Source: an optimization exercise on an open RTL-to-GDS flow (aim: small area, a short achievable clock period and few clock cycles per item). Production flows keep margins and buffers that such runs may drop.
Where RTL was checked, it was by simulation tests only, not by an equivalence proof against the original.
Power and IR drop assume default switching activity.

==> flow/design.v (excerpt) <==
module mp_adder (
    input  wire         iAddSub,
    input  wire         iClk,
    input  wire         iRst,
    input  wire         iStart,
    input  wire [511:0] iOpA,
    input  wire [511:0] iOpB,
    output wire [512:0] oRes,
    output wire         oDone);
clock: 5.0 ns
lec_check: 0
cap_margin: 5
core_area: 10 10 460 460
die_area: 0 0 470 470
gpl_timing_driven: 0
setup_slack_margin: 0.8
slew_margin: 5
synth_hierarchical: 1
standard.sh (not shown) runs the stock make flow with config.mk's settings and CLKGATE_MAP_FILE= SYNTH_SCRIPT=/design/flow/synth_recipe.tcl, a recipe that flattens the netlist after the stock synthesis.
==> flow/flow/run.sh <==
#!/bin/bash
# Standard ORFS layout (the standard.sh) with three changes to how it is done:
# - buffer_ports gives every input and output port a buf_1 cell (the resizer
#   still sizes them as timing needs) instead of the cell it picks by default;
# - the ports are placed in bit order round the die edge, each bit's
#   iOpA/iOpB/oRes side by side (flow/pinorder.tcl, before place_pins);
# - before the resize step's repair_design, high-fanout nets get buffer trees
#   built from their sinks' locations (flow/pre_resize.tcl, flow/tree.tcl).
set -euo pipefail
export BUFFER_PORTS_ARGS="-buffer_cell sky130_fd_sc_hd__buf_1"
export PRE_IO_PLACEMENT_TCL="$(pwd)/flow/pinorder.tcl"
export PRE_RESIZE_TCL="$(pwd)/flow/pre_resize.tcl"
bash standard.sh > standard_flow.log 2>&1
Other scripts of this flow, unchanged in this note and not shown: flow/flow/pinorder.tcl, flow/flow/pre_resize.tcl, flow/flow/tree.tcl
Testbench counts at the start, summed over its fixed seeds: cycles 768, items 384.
□ □ □ □
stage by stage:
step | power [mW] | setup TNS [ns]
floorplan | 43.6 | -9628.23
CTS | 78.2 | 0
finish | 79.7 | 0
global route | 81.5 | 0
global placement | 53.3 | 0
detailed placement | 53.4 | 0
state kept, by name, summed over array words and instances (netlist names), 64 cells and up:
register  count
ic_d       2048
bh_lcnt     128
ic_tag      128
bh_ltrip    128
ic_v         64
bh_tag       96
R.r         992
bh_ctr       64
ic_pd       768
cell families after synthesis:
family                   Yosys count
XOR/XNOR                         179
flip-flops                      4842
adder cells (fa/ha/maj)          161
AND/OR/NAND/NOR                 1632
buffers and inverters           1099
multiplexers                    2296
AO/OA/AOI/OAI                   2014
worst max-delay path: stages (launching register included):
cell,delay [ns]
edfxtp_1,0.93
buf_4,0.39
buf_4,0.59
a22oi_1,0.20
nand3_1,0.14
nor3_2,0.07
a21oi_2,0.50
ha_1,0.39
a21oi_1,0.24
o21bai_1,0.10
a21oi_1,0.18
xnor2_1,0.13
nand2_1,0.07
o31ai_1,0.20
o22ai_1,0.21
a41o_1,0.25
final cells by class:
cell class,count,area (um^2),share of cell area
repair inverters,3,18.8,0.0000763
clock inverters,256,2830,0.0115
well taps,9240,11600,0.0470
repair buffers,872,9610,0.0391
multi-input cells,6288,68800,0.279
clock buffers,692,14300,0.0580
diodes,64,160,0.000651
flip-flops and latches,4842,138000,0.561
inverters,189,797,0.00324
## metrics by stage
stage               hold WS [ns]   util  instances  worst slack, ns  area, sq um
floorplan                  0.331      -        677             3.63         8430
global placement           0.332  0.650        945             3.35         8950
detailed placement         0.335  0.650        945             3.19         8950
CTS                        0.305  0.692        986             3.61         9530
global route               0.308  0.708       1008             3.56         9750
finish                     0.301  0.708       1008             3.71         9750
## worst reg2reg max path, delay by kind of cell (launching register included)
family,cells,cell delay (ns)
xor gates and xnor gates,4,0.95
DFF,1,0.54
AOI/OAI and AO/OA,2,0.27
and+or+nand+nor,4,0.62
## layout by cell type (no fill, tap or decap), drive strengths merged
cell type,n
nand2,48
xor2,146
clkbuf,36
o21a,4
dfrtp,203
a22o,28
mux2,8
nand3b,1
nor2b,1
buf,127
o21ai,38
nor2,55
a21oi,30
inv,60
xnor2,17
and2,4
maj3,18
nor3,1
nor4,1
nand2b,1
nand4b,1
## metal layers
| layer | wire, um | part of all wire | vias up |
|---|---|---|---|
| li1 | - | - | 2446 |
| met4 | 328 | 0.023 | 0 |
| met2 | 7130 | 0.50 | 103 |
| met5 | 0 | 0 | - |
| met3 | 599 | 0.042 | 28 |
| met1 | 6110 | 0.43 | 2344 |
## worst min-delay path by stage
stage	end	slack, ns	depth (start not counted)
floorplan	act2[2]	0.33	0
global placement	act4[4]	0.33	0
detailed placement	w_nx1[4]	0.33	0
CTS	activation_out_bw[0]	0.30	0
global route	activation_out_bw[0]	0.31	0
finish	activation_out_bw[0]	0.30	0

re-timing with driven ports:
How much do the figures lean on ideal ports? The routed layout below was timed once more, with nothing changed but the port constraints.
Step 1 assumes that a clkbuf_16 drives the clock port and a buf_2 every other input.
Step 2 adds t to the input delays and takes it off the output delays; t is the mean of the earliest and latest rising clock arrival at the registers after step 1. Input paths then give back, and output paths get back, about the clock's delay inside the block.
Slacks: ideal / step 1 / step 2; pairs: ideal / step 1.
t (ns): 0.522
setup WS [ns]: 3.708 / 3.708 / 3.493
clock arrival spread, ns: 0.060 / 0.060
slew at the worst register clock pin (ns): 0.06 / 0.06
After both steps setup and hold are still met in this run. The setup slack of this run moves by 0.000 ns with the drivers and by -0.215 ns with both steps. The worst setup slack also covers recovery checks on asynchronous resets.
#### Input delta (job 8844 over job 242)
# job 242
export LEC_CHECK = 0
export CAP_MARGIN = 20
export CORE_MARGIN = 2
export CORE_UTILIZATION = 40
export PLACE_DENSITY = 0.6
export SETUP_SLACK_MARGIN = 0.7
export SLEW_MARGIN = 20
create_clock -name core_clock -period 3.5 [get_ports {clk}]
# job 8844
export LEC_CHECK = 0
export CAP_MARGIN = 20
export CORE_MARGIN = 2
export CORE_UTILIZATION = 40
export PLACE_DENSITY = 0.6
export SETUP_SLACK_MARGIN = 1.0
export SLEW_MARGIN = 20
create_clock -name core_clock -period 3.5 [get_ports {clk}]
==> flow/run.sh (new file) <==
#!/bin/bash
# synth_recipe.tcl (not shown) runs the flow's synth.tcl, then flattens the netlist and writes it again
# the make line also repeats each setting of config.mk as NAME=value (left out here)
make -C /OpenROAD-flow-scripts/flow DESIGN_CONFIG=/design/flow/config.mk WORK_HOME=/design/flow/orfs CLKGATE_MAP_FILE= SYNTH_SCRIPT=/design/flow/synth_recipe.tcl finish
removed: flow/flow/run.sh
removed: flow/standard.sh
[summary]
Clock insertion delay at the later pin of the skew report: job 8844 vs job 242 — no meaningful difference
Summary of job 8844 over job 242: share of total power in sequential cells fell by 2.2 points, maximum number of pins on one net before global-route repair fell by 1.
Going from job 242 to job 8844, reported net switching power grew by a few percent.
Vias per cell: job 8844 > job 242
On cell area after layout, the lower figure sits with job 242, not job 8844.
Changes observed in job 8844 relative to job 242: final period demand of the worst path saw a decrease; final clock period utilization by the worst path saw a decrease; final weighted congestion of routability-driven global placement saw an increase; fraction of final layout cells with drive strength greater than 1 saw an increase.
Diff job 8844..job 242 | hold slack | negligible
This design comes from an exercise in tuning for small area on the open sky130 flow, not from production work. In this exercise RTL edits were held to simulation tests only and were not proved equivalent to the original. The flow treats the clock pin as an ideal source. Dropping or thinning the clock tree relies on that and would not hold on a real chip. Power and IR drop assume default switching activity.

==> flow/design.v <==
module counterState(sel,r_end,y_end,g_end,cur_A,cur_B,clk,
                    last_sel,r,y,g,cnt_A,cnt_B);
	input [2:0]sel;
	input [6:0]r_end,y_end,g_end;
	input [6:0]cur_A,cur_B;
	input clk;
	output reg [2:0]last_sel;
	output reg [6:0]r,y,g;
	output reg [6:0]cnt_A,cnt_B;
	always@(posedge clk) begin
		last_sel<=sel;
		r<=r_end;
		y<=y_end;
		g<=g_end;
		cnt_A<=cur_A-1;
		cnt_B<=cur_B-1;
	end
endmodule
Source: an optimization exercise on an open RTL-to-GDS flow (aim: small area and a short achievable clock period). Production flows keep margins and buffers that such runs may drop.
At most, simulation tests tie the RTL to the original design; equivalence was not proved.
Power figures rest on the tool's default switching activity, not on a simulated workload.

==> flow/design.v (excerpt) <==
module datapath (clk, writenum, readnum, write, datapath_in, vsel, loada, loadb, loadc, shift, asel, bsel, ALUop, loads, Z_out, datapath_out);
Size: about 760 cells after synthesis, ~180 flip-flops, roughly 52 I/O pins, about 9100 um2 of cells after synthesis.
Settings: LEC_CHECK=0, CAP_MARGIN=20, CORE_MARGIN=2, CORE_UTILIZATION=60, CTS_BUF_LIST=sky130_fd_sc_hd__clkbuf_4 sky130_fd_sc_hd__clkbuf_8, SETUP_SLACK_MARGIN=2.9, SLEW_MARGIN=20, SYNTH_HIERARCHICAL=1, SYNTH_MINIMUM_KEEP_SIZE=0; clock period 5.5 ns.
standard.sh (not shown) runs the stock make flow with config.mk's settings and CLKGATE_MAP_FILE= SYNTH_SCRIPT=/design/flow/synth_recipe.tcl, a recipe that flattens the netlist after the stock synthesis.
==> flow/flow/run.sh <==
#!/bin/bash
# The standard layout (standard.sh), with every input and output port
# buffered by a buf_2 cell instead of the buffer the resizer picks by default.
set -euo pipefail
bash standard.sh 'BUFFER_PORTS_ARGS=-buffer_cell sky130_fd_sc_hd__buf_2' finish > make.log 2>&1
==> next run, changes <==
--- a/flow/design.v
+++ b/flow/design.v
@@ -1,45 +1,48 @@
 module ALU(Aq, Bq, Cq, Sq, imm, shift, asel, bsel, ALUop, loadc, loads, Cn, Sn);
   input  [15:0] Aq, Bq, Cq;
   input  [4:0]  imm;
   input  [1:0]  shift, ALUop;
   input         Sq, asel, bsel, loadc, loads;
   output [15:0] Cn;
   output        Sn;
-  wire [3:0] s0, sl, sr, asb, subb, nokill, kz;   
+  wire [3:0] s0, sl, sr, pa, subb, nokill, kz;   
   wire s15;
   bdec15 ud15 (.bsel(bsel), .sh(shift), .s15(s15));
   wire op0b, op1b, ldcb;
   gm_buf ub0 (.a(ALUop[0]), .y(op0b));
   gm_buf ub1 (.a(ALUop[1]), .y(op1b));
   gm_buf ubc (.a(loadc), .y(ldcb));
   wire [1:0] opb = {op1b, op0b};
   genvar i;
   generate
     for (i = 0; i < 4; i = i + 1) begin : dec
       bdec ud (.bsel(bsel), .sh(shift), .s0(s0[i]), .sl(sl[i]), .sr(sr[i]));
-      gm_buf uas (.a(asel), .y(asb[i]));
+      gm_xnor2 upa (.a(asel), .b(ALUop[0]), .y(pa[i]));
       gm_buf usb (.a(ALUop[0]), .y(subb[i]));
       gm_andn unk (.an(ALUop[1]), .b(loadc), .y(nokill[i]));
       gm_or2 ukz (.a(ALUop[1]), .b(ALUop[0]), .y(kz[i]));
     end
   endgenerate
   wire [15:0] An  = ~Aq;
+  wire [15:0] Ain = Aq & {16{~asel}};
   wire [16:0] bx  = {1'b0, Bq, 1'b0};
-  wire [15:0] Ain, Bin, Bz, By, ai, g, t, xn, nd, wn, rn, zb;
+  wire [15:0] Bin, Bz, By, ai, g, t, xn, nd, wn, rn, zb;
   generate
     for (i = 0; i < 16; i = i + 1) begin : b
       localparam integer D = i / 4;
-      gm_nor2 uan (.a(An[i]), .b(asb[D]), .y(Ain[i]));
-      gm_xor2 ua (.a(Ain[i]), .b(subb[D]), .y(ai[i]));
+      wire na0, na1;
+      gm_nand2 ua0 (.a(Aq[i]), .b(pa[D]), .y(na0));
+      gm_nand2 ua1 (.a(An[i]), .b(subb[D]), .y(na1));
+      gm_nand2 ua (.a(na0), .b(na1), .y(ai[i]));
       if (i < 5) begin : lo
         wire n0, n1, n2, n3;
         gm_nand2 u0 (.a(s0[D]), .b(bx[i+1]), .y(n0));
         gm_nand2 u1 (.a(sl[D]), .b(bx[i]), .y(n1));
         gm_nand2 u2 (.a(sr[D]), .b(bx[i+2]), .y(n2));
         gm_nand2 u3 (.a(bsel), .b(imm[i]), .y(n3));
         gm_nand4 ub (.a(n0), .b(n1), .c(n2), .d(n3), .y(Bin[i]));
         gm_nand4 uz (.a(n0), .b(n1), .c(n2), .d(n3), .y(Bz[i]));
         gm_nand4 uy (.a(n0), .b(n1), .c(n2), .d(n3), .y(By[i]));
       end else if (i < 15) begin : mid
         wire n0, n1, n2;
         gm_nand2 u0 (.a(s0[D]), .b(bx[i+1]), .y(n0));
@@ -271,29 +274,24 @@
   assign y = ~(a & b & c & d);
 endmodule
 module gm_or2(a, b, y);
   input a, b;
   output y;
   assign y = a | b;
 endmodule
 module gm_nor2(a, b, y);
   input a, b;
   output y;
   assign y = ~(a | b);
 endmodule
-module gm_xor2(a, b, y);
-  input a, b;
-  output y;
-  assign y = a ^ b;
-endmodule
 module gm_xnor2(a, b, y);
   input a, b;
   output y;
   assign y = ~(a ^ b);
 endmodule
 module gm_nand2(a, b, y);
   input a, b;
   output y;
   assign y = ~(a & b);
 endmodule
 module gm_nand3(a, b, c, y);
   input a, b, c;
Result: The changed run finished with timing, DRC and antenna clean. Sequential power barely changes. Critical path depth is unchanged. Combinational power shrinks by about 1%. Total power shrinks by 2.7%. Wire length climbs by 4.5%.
□ □ □ □
■ **About this exercise**
Set down again, word for word, the stretch of records from the line with "o31ai_1,0.20" to the line with "area, sq um", both of those lines included.

■ **Exercise solution**
o31ai_1,0.20
o22ai_1,0.21
a41o_1,0.25
final cells by class:
cell class,count,area (um^2),share of cell area
repair inverters,3,18.8,0.0000763
clock inverters,256,2830,0.0115
well taps,9240,11600,0.0470
repair buffers,872,9610,0.0391
multi-input cells,6288,68800,0.279
clock buffers,692,14300,0.0580
diodes,64,160,0.000651
flip-flops and latches,4842,138000,0.561
inverters,189,797,0.00324
## metrics by stage
stage               hold WS [ns]   util  instances  worst slack, ns  area, sq um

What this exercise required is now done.